> [Task to carry out] Scan the records below, and wherever a line has the word "layout", pull it out.

• • • • •

$ cat src/rtl/glyph_atlas_shelf_allocator_core_macros.svh
// Assertion macros for the shelf allocator. Each expects clk and arst_n in scope.
`ifndef GLYPH_ATLAS_SHELF_ALLOCATOR_CORE_MACROS_SVH
`define GLYPH_ATLAS_SHELF_ALLOCATOR_CORE_MACROS_SVH

`ifndef SYNTHESIS
// Same-cycle implication
`define GASA_ASSERT_IMP(lbl, ante, cons) \
	lbl: assert property (@(posedge clk) disable iff (!arst_n) (ante) |-> (cons)) \
		else $error("shelf allocator assertion failed");
// Next-cycle implication
`define GASA_ASSERT_NXT(lbl, ante, cons) \
	lbl: assert property (@(posedge clk) disable iff (!arst_n) (ante) |=> (cons)) \
		else $error("shelf allocator assertion failed");
`else
`define GASA_ASSERT_IMP(lbl, ante, cons)
`define GASA_ASSERT_NXT(lbl, ante, cons)
`endif

`endif

$ cat src/rtl/gasa_pkg.sv
package gasa_pkg;

	// Row table geometry
	localparam int MAX_ROWS  = 64;
	localparam int ROW_AW    = $clog2(MAX_ROWS);
	localparam int ROW_CNT_W = $clog2(MAX_ROWS + 1);

	// Page geometry
	localparam int INITIAL_PAGE_SIZE = 128;
	localparam int MAX_TEX_RESET     = 8192;
	localparam int FIRST_ROW_TOP     = 3;

	// Field widths
	localparam int DIM_W   = 15;
	localparam int POS_W   = 14;
	localparam int H10_W   = 19;
	localparam int ROW_H_W = 16;
	localparam int NRT_W   = 16;

	// h/10 as multiply by reciprocal, exact for h below 81920
	localparam logic [15:0] DIV10_MUL = 16'd52429;
	localparam int DIV10_SHIFT = 19;
	localparam int DIV10_Q_W   = 12;

	// Queue between front and back (power of two)
	localparam int QDEPTH = 2;
	localparam int QPTR_W = $clog2(QDEPTH);
	localparam int QCNT_W = $clog2(QDEPTH + 1);

	typedef logic [DIM_W-1:0] dim_t;
	typedef logic [POS_W-1:0] pos_t;
	typedef logic [1:0]       status_t;

	localparam status_t STATUS_PLACED     = 2'd0;
	localparam status_t STATUS_SIZE_LIMIT = 2'd1;
	localparam status_t STATUS_ROWS_FULL  = 2'd2;

	// Classified request as it travels through the queue
	typedef struct packed {
		dim_t               w;
		dim_t               h;
		logic [H10_W-1:0]   h_x10;
		logic [ROW_H_W-1:0] row_h;
	} item_t;

	// One row table entry
	typedef struct packed {
		dim_t top;
		dim_t height;
		dim_t used;
	} row_t;

endpackage

$ cat src/rtl/gasa_intf.sv
interface gasa_req_if import gasa_pkg::*; ();
	logic valid;
	logic ready;
	dim_t glyph_width;
	dim_t glyph_height;

	modport source (output valid, output glyph_width, output glyph_height, input ready);
	modport sink   (input valid, input glyph_width, input glyph_height, output ready);
endinterface

interface gasa_cfg_if import gasa_pkg::*; ();
	logic valid;
	logic ready;
	dim_t max_texture_size;

	modport source (output valid, output max_texture_size, input ready);
	modport sink   (input valid, input max_texture_size, output ready);
endinterface

interface gasa_rsp_if import gasa_pkg::*; ();
	logic    valid;
	logic    ready;
	pos_t    pos_x;
	pos_t    pos_y;
	dim_t    page_width_out;
	dim_t    page_height_out;
	logic    grew;
	status_t status;

	modport source (output valid, output pos_x, output pos_y, output page_width_out,
		output page_height_out, output grew, output status, input ready);
	modport sink   (input valid, input pos_x, input pos_y, input page_width_out,
		input page_height_out, input grew, input status, output ready);
endinterface

$ cat src/rtl/gasa_ram.sv
module gasa_ram #(
	parameter int WIDTH = 8,
	parameter int DEPTH = 16
) (
	input  logic                     clk,
	input  logic                     we,
	input  logic [$clog2(DEPTH)-1:0] waddr,
	input  logic [WIDTH-1:0]         wdata,
	input  logic [$clog2(DEPTH)-1:0] raddr,
	output logic [WIDTH-1:0]         rdata
);

	logic [WIDTH-1:0] mem_q [DEPTH];

	// Write port
	always_ff @(posedge clk) begin
		if (we) begin
			mem_q[waddr] <= wdata;
		end
	end

	// Registered read port
	always_ff @(posedge clk) begin
		rdata <= mem_q[raddr];
	end

endmodule

$ cat src/rtl/gasa_front.sv
module gasa_front import gasa_pkg::*; (
	input  logic clk,
	input  logic arst_n,
	gasa_req_if.sink req,
	output logic  q_valid,
	output item_t q_item,
	input  logic  q_pop
);

	logic [30:0]          div10_prod;
	logic [DIV10_Q_W-1:0] h_div10;
	item_t                cls;
	logic                 push;

	item_t             mem_q [QDEPTH];
	logic [QPTR_W-1:0] wr_ptr_q;
	logic [QPTR_W-1:0] rd_ptr_q;
	logic [QCNT_W-1:0] cnt_q;

	// Classify: precompute the height terms the back end compares against
	assign div10_prod = {16'b0, req.glyph_height} * {15'b0, DIV10_MUL};
	assign h_div10    = div10_prod[DIV10_SHIFT +: DIV10_Q_W];

	always_comb begin
		cls.w     = req.glyph_width;
		cls.h     = req.glyph_height;
		cls.h_x10 = {1'b0, req.glyph_height, 3'b000} + {3'b000, req.glyph_height, 1'b0};
		cls.row_h = {1'b0, req.glyph_height} + {{(ROW_H_W-DIV10_Q_W){1'b0}}, h_div10};
	end

	assign req.ready = (cnt_q != QCNT_W'(QDEPTH));
	assign push      = req.valid && req.ready;
	assign q_valid   = (cnt_q != '0);
	assign q_item    = mem_q[rd_ptr_q];

	// Queue storage
	always_ff @(posedge clk) begin
		if (push) begin
			mem_q[wr_ptr_q] <= cls;
		end
	end

	// Queue pointers and fill count
	always_ff @(posedge clk or negedge arst_n) begin
		if (!arst_n) begin
			wr_ptr_q <= '0;
			rd_ptr_q <= '0;
			cnt_q    <= '0;
		end else begin
			if (push) begin
				wr_ptr_q <= wr_ptr_q + QPTR_W'(1);
			end
			if (q_pop) begin
				rd_ptr_q <= rd_ptr_q + QPTR_W'(1);
			end
			if (push && !q_pop) begin
				cnt_q <= cnt_q + QCNT_W'(1);
			end else if (q_pop && !push) begin
				cnt_q <= cnt_q - QCNT_W'(1);
			end
		end
	end

endmodule

$ cat src/rtl/gasa_back.sv
`include "glyph_atlas_shelf_allocator_core_macros.svh"

module gasa_back import gasa_pkg::*; (
	input  logic  clk,
	input  logic  arst_n,
	input  dim_t  max_tex,
	input  logic  q_valid,
	input  item_t q_item,
	output logic  q_pop,
	gasa_rsp_if.source rsp
);

	localparam logic [1:0] ST_IDLE = 2'd0;
	localparam logic [1:0] ST_SCAN = 2'd1;
	localparam logic [1:0] ST_GROW = 2'd2;
	localparam logic [1:0] ST_DONE = 2'd3;

	logic [1:0]           state_q;
	logic [ROW_CNT_W-1:0] row_cnt_q;
	logic [NRT_W-1:0]     nrt_q;
	dim_t                 ps_q;
	logic                 grew_q;
	logic                 out_valid_q;
	logic                 pend_we_q;
	logic                 pend_new_q;

	item_t             item_q;
	logic [ROW_AW-1:0] scan_idx_q;
	logic [ROW_AW-1:0] pend_waddr_q;
	row_t              pend_wdata_q;
	pos_t              pend_x_q;
	pos_t              pend_y_q;
	status_t           pend_status_q;
	pos_t              out_x_q;
	pos_t              out_y_q;
	dim_t              out_page_q;
	logic              out_grew_q;
	status_t           out_status_q;

	logic              ram_we;
	logic [ROW_AW-1:0] ram_raddr;
	row_t              rd_row;
	logic [17:0]       ht_x7;
	logic [DIM_W:0]    used_sum;
	logic              fit;
	logic              last_row;
	logic              rows_full;
	logic [NRT_W:0]    row_end;
	logic              need_grow;
	logic [DIM_W:0]    ps_dbl;
	logic              dbl_ok;
	logic              out_free;

	gasa_ram #(
		.WIDTH ($bits(row_t)),
		.DEPTH (MAX_ROWS)
	) u_rows (
		.clk   (clk),
		.we    (ram_we),
		.waddr (pend_waddr_q),
		.wdata (pend_wdata_q),
		.raddr (ram_raddr),
		.rdata (rd_row)
	);

	// Row fit test on the entry coming out of the table
	assign ht_x7    = {rd_row.height, 3'b000} - {3'b000, rd_row.height};
	assign used_sum = {1'b0, rd_row.used} + {1'b0, item_q.w};
	assign fit      = ({1'b0, ht_x7} <= item_q.h_x10) && (item_q.h <= rd_row.height)
		&& (rd_row.used <= ps_q) && (item_q.w <= (ps_q - rd_row.used));
	assign last_row = (({1'b0, scan_idx_q} + ROW_CNT_W'(1)) == row_cnt_q);

	// New row and page growth tests
	assign rows_full = (row_cnt_q == ROW_CNT_W'(MAX_ROWS));
	assign row_end   = {1'b0, nrt_q} + {1'b0, item_q.row_h};
	assign need_grow = (row_end >= {2'b00, ps_q}) || (item_q.w >= ps_q);
	assign ps_dbl    = {ps_q, 1'b0};
	assign dbl_ok    = (ps_dbl <= {1'b0, max_tex});

	assign out_free  = !out_valid_q || rsp.ready;
	assign q_pop     = (state_q == ST_IDLE) && q_valid;
	assign ram_we    = (state_q == ST_DONE) && out_free && pend_we_q;
	assign ram_raddr = (state_q == ST_SCAN) ? (scan_idx_q + ROW_AW'(1)) : '0;

	// Sequencer and persistent allocator state
	always_ff @(posedge clk or negedge arst_n) begin
		if (!arst_n) begin
			state_q     <= ST_IDLE;
			row_cnt_q   <= '0;
			nrt_q       <= NRT_W'(FIRST_ROW_TOP);
			ps_q        <= DIM_W'(INITIAL_PAGE_SIZE);
			grew_q      <= 1'b0;
			out_valid_q <= 1'b0;
			pend_we_q   <= 1'b0;
			pend_new_q  <= 1'b0;
		end else begin
			// Raise the beat when a result posts, drop it once taken
			if ((state_q == ST_DONE) && out_free) begin
				out_valid_q <= 1'b1;
			end else if (rsp.ready) begin
				out_valid_q <= 1'b0;
			end
			case (state_q)
				ST_IDLE: begin
					if (q_valid) begin
						grew_q  <= 1'b0;
						state_q <= (row_cnt_q == '0) ? ST_GROW : ST_SCAN;
					end
				end
				ST_SCAN: begin
					if (fit) begin
						pend_we_q  <= 1'b1;
						pend_new_q <= 1'b0;
						state_q    <= ST_DONE;
					end else if (last_row) begin
						state_q <= ST_GROW;
					end
				end
				ST_GROW: begin
					if (rows_full) begin
						pend_we_q  <= 1'b0;
						pend_new_q <= 1'b0;
						state_q    <= ST_DONE;
					end else if (need_grow) begin
						if (dbl_ok) begin
							ps_q   <= ps_dbl[DIM_W-1:0];
							grew_q <= 1'b1;
						end else begin
							pend_we_q  <= 1'b0;
							pend_new_q <= 1'b0;
							state_q    <= ST_DONE;
						end
					end else begin
						pend_we_q  <= 1'b1;
						pend_new_q <= 1'b1;
						state_q    <= ST_DONE;
					end
				end
				ST_DONE: begin
					if (out_free) begin
						if (pend_new_q) begin
							row_cnt_q <= row_cnt_q + ROW_CNT_W'(1);
							nrt_q     <= row_end[NRT_W-1:0];
						end
						state_q <= ST_IDLE;
					end
				end
				default: begin
					state_q <= ST_IDLE;
				end
			endcase
		end
	end

	// Working item, pending result and output register
	always_ff @(posedge clk) begin
		case (state_q)
			ST_IDLE: begin
				if (q_valid) begin
					item_q     <= q_item;
					scan_idx_q <= '0;
				end
			end
			ST_SCAN: begin
				if (fit) begin
					pend_waddr_q  <= scan_idx_q;
					pend_wdata_q  <= '{top: rd_row.top, height: rd_row.height,
						used: used_sum[DIM_W-1:0]};
					pend_x_q      <= rd_row.used[POS_W-1:0];
					pend_y_q      <= rd_row.top[POS_W-1:0];
					pend_status_q <= STATUS_PLACED;
				end else begin
					scan_idx_q <= scan_idx_q + ROW_AW'(1);
				end
			end
			ST_GROW: begin
				pend_waddr_q  <= row_cnt_q[ROW_AW-1:0];
				pend_wdata_q  <= '{top: nrt_q[DIM_W-1:0],
					height: item_q.row_h[DIM_W-1:0], used: item_q.w};
				if (rows_full) begin
					pend_x_q      <= '0;
					pend_y_q      <= '0;
					pend_status_q <= STATUS_ROWS_FULL;
				end else if (need_grow) begin
					pend_x_q      <= '0;
					pend_y_q      <= '0;
					pend_status_q <= STATUS_SIZE_LIMIT;
				end else begin
					pend_x_q      <= '0;
					pend_y_q      <= nrt_q[POS_W-1:0];
					pend_status_q <= STATUS_PLACED;
				end
			end
			ST_DONE: begin
				if (out_free) begin
					out_x_q      <= pend_x_q;
					out_y_q      <= pend_y_q;
					out_page_q   <= ps_q;
					out_grew_q   <= grew_q;
					out_status_q <= pend_status_q;
				end
			end
			default: begin
				item_q <= item_q;
			end
		endcase
	end

	assign rsp.valid           = out_valid_q;
	assign rsp.pos_x           = out_x_q;
	assign rsp.pos_y           = out_y_q;
	assign rsp.page_width_out  = out_page_q;
	assign rsp.page_height_out = out_page_q;
	assign rsp.grew            = out_grew_q;
	assign rsp.status          = out_status_q;

	`GASA_ASSERT_IMP(a_rows_bounded, 1'b1, row_cnt_q <= ROW_CNT_W'(MAX_ROWS))
	`GASA_ASSERT_IMP(a_scan_in_table, state_q == ST_SCAN, {1'b0, scan_idx_q} < row_cnt_q)
	`GASA_ASSERT_NXT(a_page_grows_in_grow, state_q != ST_GROW, $stable(ps_q))
	`GASA_ASSERT_NXT(a_row_added, ram_we && pend_new_q, row_cnt_q == $past(row_cnt_q) + ROW_CNT_W'(1))

endmodule

$ cat src/rtl/glyph_atlas_shelf_allocator_core.sv
// Shelf allocator for glyph rectangles in a texture atlas page.
// req carries one rectangle (glyph_width, glyph_height) per beat; rsp returns
// exactly one beat per request with pos_x, pos_y, the page size after any
// growth, grew and status (placed, size limit reached, row table full).
// cfg writes max_texture_size; write it only while no request is in flight.
// A two-entry queue sits behind req, so requests keep being taken while the
// back end scans or a result waits on rsp.
// Steps: the back end picks a request from the queue, looks at the rows in
// creation order until one fits (one row table read per cycle), otherwise
// runs the new-row check with one step per page doubling, then posts the
// result; the table holds up to 64 rows. A new request is taken only once
// the previous result has posted, and rows are read through the single
// read port of the row table.
// Reset: row table empty, page 128 x 128, first row top 3, limit 8192.
// A stalled rsp holds its beat; the back end waits with its result pending,
// and req backs up once the queue is full.
module glyph_atlas_shelf_allocator_core import gasa_pkg::*; (
	input  logic clk,
	input  logic arst_n,
	gasa_req_if.sink   req,
	gasa_cfg_if.sink   cfg,
	gasa_rsp_if.source rsp
);

	dim_t  max_tex_q;
	logic  q_valid;
	item_t q_item;
	logic  q_pop;

	// Page size limit register
	assign cfg.ready = 1'b1;

	always_ff @(posedge clk or negedge arst_n) begin
		if (!arst_n) begin
			max_tex_q <= DIM_W'(MAX_TEX_RESET);
		end else if (cfg.valid) begin
			max_tex_q <= cfg.max_texture_size;
		end
	end

	gasa_front u_front (
		.clk     (clk),
		.arst_n  (arst_n),
		.req     (req),
		.q_valid (q_valid),
		.q_item  (q_item),
		.q_pop   (q_pop)
	);

	gasa_back u_back (
		.clk     (clk),
		.arst_n  (arst_n),
		.max_tex (max_tex_q),
		.q_valid (q_valid),
		.q_item  (q_item),
		.q_pop   (q_pop),
		.rsp     (rsp)
	);

endmodule
$ cat src/flat_wrapper.sv
// flat-port wrapper written by rule: the top's interface ports become plain ports
module glyph_atlas_shelf_allocator_core_flat import gasa_pkg::*;
  (clk, arst_n, req_valid, req_glyph_width, req_glyph_height, req_ready, cfg_valid, cfg_max_texture_size, cfg_ready, rsp_valid, rsp_pos_x, rsp_pos_y, rsp_page_width_out, rsp_page_height_out, rsp_grew, rsp_status, rsp_ready);
  gasa_req_if req_i ();
  gasa_cfg_if cfg_i ();
  gasa_rsp_if rsp_i ();
  input  logic clk;
  input  logic arst_n;
  input wire logic [$bits(req_i.valid)-1:0] req_valid;
  input wire logic [$bits(req_i.glyph_width)-1:0] req_glyph_width;
  input wire logic [$bits(req_i.glyph_height)-1:0] req_glyph_height;
  output wire logic [$bits(req_i.ready)-1:0] req_ready;
  input wire logic [$bits(cfg_i.valid)-1:0] cfg_valid;
  input wire logic [$bits(cfg_i.max_texture_size)-1:0] cfg_max_texture_size;
  output wire logic [$bits(cfg_i.ready)-1:0] cfg_ready;
  output wire logic [$bits(rsp_i.valid)-1:0] rsp_valid;
  output wire logic [$bits(rsp_i.pos_x)-1:0] rsp_pos_x;
  output wire logic [$bits(rsp_i.pos_y)-1:0] rsp_pos_y;
  output wire logic [$bits(rsp_i.page_width_out)-1:0] rsp_page_width_out;
  output wire logic [$bits(rsp_i.page_height_out)-1:0] rsp_page_height_out;
  output wire logic [$bits(rsp_i.grew)-1:0] rsp_grew;
  output wire logic [$bits(rsp_i.status)-1:0] rsp_status;
  input wire logic [$bits(rsp_i.ready)-1:0] rsp_ready;
  assign req_i.valid = req_valid;
  assign req_i.glyph_width = req_glyph_width;
  assign req_i.glyph_height = req_glyph_height;
  assign req_ready = req_i.ready;
  assign cfg_i.valid = cfg_valid;
  assign cfg_i.max_texture_size = cfg_max_texture_size;
  assign cfg_ready = cfg_i.ready;
  assign rsp_valid = rsp_i.valid;
  assign rsp_pos_x = rsp_i.pos_x;
  assign rsp_pos_y = rsp_i.pos_y;
  assign rsp_page_width_out = rsp_i.page_width_out;
  assign rsp_page_height_out = rsp_i.page_height_out;
  assign rsp_grew = rsp_i.grew;
  assign rsp_status = rsp_i.status;
  assign rsp_i.ready = rsp_ready;
  glyph_atlas_shelf_allocator_core u_core (.clk(clk), .arst_n(arst_n), .req(req_i), .cfg(cfg_i), .rsp(rsp_i));
endmodule
$ cat config.mk
export PLATFORM = sky130hd
export DESIGN_NAME = glyph_atlas_shelf_allocator_core_flat
export DESIGN_NICKNAME = d
export VERILOG_FILES = /design/src/rtl/gasa_pkg.sv /design/src/rtl/gasa_intf.sv /design/src/rtl/gasa_ram.sv /design/src/rtl/gasa_front.sv /design/src/rtl/gasa_back.sv /design/src/rtl/glyph_atlas_shelf_allocator_core.sv /design/src/flat_wrapper.sv
export VERILOG_INCLUDE_DIRS = /design/src /design/src/rtl
export SDC_FILE = /design/constraint.sdc
export NUM_CORES = 2
export LEC_CHECK = 0
export ABC_AREA = 1
export BUFFER_PORTS_ARGS = -buffer_cell sky130_fd_sc_hd__buf_2
export CELL_PAD_IN_SITES_DETAIL_PLACEMENT = 0
export CELL_PAD_IN_SITES_GLOBAL_PLACEMENT = 1
export CORE_ASPECT_RATIO = 1.4
export CORE_MARGIN = 1.5
export CORE_UTILIZATION = 45
export DETAILED_ROUTE_END_ITERATION = 10
export PLACE_DENSITY = 0.77
export RECOVER_POWER = 50
export SLEW_MARGIN = 10
export SYNTH_ARGS = -nofsm -noshare
export SYNTH_HDL_FRONTEND = slang
export SYNTH_SLANG_ARGS = --single-unit
$ cat constraint.sdc
create_clock -name clk -period 11.44 [get_ports clk]
set_clock_uncertainty 0.15 [all_clocks]
set_input_delay 2.86 -clock clk [delete_from_list [all_inputs] [get_ports clk]]
set_output_delay 2.86 -clock clk [all_outputs]
set_load 0.03 [all_outputs]
==> reports/results.ini <==
[cts]
cts_root_buf = clkbuf_16
cts.path.max_buffers = 4
cts_repair_resize_count = 0
cts.sinks = 3227
postCtsHoldBufs = 0
tritoncts.num_buffers = 305
clkTransAtPathRegs_ps = 60
worstSkewPairLatency_ps = 900
cts_htree_levels = 5
cts_setup_buffers = 0
cts_tree = built

[place]
place_congestion = 0.8613
place_area_um2 = 138000
detailed_place_hpwl_um = 226300
port_buffers = 98

[sta]
tightestPinTransition_ps = 5238
finalSetupTns_ps = 0
max_slew_margin_pct = -249.2
fin_crit_sh_pct = 82.46
final-max-slew-violation-count = 3216
endpoints_failing_setup = 0
clock.fmax_mhz = 106.0
finalHoldViolations = 0
rsz0062_at_grt = no
finalCriticalPeriod_ps = 9433

[setup_path]
worstPathRequired_ps = 11850
worstReg2RegEnd = u_core.u_back.u_rows.rdata[21]
cp.arrival_ps = 9840
critPathLaunchType = primary input
r2r_setup_slack_ps = 2120
worst_setup_path_endpoint = u_core.u_front.mem_q[0][14]
cp_endpoint_kind = register
r2r_start = u_core.u_back.state_q[1]
timing.critical_path.slowest_cell_delay_ps = 570
crit_path_start = req_glyph_height[4]
cp_slowest_cell = clkbuf_1
worst-path-max-fanout = 9
criticalPathCategory = primary input to register
timing.critical_path.mode_cell = nand2_1
worst_r2r_path_depth = 12

[grt]
antenna_violations_before_repair = 9
grt_use_total_pct = 25.94
grt-ovfl-total = 0
grt_max_degree = 195
grt_first_pass_wirelength_um = 574100
number_of_global_route_vias_before_repair = 84774

[synth]
synth_top_area_cell = edfxtp_1
syn-cell-area_um2 = 133200
synth_enable_flop_cells = 3127
synth_top_cells_by_area = edfxtp_1, o21ai_0, nor2_1
synth_cell_type_count = 52
synth_top_flop_cell = edfxtp_1
synth.most_common_cell = edfxtp_1
yosys.area.top_type_share_pct = 70.52
register_bit_count_reported_by_yosys = 3227
synthesis.yosys.warnings = 0
synth_sequential_area_ratio_pct = 72.24
synth.top_cells.by_count = edfxtp_1, nor2_1, o21ai_0
synth_area_per_cell_um2 = 13.19
post_synth_inst_count = 10097
asyncSetResetFlopFracSynth_pct = 1.735

[cells_and_area]
area.growth.synth_to_final_pct = 10.74
nNetsFinal = 10439
multi_input_area_um2 = 33390
share_of_post_route_cells_with_drive_strength_above_1_pct = 7.428
final-seq-area_um2 = 96190
nFillCells = 24898
stdcell_area_um2 = 147500

[floorplan]
floorplan_die_area_um2 = 299200
die_x_extent_um = 462.7
io_count = 114
die_h_um = 646.6
floorplan.initialDensity_pct = 45.18
placement_rows = 236
area_of_the_core_um2 = 294700

[power_and_ir_drop]
total_leakage_power_nw = 48.53
ir_worst_vdd_mv = 0.1696
power_density_nw_per_um2 = 172.4

[run_status]
violations = max-capacitance violations, max-slew violations
result_of_the_run = complete, but fails checks

[routing]
num_vias = 87019
antenna_left = 0
finalWirelength_um = 400000
per_cell_via_count_in_the_routed_design = 6.122
drt_first_pass_iters = 6
drc_errors = 0
initialDrtViolationCount = 10423
wl_per_cell_um = 28.14

[hold_path]
worstHoldPathType = register to register

[job]
drv.max_cap_violation_count = 58

-- area by class of cell --
cell class / count / share of cell area (%)
Timing Repair Buffer: 308 / 1.338
Sequential cell: 3227 / 65.23
Inverter: 331 / 0.8638
Multi-Input combinational cell: 5886 / 22.64
Tap cell: 3927 / 3.332
Clock buffer: 376 / 5.520
Antenna cell: 2 / 0.003394
Clock inverter: 158 / 1.065
-- routing by layer --
layer  GRT usage (%)  wire (µm)  vias up
met2           43.92     195600     4560
met1           31.76     145400    43790
met3           3.635      32540      987
li1                -          -    37674
met4           15.20      26320        8
met5               0         52        -
-- worst max-delay path: cells and delay by family --
family                     cells  cell delay, ps
adders and majority gates      8            3270
and+or+nand+nor               12            1550
AOI/OAI and AO/OA              5            1060
buffers and inverters          4             760
xor gates and xnor gates       2             320
-- cells by family (layout without fill, tap and decap cells) --
logic type | count (synthesis) | count (layout) | share of synthesized area, %
mux | 8 | 8 | 0.06766
compound gates | 2750 | 2750 | 12.44
other cells | 2 | 17 | 0.005640
fa+ha+maj | 330 | 330 | 3.451
buf+inv | 997 | 1173 | 3.139
xor+xnor | 94 | 94 | 0.6286
flops | 3227 | 3227 | 72.24
simple gates | 2689 | 2689 | 8.029
-- flip-flops by register name, indices dropped and copies added (netlist names), 14 cells and up --
name,cells
u_core.u_front.mem_q,124
u_core.u_back.pend_y_q,14
u_core.u_back.pend_x_q,14
u_core.u_back.u_rows.rdata,44
u_core.u_back.pend_wdata_q,44
u_core.u_back.u_rows.mem_q,2816
u_core.u_back.nrt_q,16
u_core.u_back.rsp.pos_x,14
u_core.u_back.item_q,62
u_core.max_tex_q,15
u_core.u_back.rsp.pos_y,14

• • • • •

> [Solution to this task]
-- cells by family (layout without fill, tap and decap cells) --
logic type | count (synthesis) | count (layout) | share of synthesized area, %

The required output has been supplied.